◆ Goal of the exercise ◆
Go through the material below and count the lines with the string "inverters"; the number is the whole answer.

◆ Provided data ◆
((

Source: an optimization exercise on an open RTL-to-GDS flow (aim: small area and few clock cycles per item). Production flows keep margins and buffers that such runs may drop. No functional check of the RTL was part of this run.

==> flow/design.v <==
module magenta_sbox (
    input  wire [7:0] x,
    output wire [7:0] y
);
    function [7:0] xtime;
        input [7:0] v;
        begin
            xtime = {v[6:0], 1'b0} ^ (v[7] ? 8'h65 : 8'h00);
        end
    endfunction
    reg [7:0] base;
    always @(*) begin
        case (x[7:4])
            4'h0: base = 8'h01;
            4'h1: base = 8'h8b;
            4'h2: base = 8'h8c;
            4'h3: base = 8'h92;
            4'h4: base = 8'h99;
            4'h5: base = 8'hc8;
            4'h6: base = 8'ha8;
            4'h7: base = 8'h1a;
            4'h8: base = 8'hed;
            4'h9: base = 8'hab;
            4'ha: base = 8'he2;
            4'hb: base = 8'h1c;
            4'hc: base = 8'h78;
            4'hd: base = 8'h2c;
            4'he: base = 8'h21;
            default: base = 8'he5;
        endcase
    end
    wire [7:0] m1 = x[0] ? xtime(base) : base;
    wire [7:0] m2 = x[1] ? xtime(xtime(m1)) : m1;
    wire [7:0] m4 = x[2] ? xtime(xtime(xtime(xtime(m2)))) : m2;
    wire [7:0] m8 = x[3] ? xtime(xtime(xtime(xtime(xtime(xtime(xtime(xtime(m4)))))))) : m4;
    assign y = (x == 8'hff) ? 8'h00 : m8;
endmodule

))
((

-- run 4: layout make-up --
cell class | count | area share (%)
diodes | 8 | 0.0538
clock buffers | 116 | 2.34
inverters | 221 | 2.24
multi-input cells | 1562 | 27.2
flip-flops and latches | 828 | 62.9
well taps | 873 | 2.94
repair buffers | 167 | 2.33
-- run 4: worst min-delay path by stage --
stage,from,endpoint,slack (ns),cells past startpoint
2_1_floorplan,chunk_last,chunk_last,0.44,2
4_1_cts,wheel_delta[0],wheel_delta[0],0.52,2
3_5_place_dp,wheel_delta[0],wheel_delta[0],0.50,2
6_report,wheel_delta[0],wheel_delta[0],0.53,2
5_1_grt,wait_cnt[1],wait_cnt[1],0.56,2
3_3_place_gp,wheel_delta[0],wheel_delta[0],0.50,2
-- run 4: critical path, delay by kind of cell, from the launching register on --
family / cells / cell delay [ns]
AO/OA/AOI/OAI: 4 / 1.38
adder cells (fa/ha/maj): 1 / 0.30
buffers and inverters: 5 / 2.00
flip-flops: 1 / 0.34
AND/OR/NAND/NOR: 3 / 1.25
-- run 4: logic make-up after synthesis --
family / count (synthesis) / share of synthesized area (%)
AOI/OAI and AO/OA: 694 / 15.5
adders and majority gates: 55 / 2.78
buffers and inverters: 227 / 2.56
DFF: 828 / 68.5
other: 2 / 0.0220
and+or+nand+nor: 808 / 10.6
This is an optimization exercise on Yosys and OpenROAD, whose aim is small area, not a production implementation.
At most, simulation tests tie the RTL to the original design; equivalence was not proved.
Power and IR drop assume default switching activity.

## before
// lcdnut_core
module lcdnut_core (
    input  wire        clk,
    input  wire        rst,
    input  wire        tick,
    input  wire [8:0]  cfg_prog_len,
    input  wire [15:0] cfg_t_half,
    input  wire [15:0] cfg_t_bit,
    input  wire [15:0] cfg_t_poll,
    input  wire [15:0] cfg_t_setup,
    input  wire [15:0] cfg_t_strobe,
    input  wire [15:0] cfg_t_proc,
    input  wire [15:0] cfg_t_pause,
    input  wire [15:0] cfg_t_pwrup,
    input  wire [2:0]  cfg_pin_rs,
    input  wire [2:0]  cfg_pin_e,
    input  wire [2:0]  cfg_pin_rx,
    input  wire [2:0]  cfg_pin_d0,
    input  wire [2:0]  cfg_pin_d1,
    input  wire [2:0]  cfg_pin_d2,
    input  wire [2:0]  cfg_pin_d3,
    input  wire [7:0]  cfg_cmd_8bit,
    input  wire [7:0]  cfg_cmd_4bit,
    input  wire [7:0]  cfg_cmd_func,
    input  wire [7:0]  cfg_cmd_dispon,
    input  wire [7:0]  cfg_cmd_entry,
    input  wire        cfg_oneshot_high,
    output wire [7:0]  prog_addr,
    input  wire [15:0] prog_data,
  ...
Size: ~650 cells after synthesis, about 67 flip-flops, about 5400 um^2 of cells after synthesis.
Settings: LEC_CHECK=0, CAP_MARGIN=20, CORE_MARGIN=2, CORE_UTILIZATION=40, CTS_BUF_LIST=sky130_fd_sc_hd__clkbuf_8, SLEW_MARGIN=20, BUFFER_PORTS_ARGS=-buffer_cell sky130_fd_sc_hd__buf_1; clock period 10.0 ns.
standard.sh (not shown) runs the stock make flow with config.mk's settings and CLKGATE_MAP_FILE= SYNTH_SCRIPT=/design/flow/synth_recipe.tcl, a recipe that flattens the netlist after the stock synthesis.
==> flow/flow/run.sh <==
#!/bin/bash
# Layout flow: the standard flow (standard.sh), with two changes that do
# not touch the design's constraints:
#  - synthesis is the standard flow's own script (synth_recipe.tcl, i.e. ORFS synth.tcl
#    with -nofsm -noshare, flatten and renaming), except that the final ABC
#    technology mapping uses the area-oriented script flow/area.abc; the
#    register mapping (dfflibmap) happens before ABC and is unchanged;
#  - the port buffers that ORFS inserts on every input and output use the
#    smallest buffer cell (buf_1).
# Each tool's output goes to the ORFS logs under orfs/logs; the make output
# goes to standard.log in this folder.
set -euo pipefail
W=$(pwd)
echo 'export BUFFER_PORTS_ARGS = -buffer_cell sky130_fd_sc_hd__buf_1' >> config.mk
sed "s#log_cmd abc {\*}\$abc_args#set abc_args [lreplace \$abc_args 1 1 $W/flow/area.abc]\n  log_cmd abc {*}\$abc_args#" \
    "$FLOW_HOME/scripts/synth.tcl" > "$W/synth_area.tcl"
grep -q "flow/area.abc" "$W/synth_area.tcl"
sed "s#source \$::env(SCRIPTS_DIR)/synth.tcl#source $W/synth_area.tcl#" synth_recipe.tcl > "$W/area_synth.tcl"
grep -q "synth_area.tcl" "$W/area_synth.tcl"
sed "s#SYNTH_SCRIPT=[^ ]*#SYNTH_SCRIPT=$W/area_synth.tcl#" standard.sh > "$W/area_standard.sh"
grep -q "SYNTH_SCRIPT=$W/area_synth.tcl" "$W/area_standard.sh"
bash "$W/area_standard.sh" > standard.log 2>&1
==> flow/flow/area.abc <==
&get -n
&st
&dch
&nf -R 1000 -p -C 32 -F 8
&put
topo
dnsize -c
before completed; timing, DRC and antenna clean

))

◆ Result below ◆
3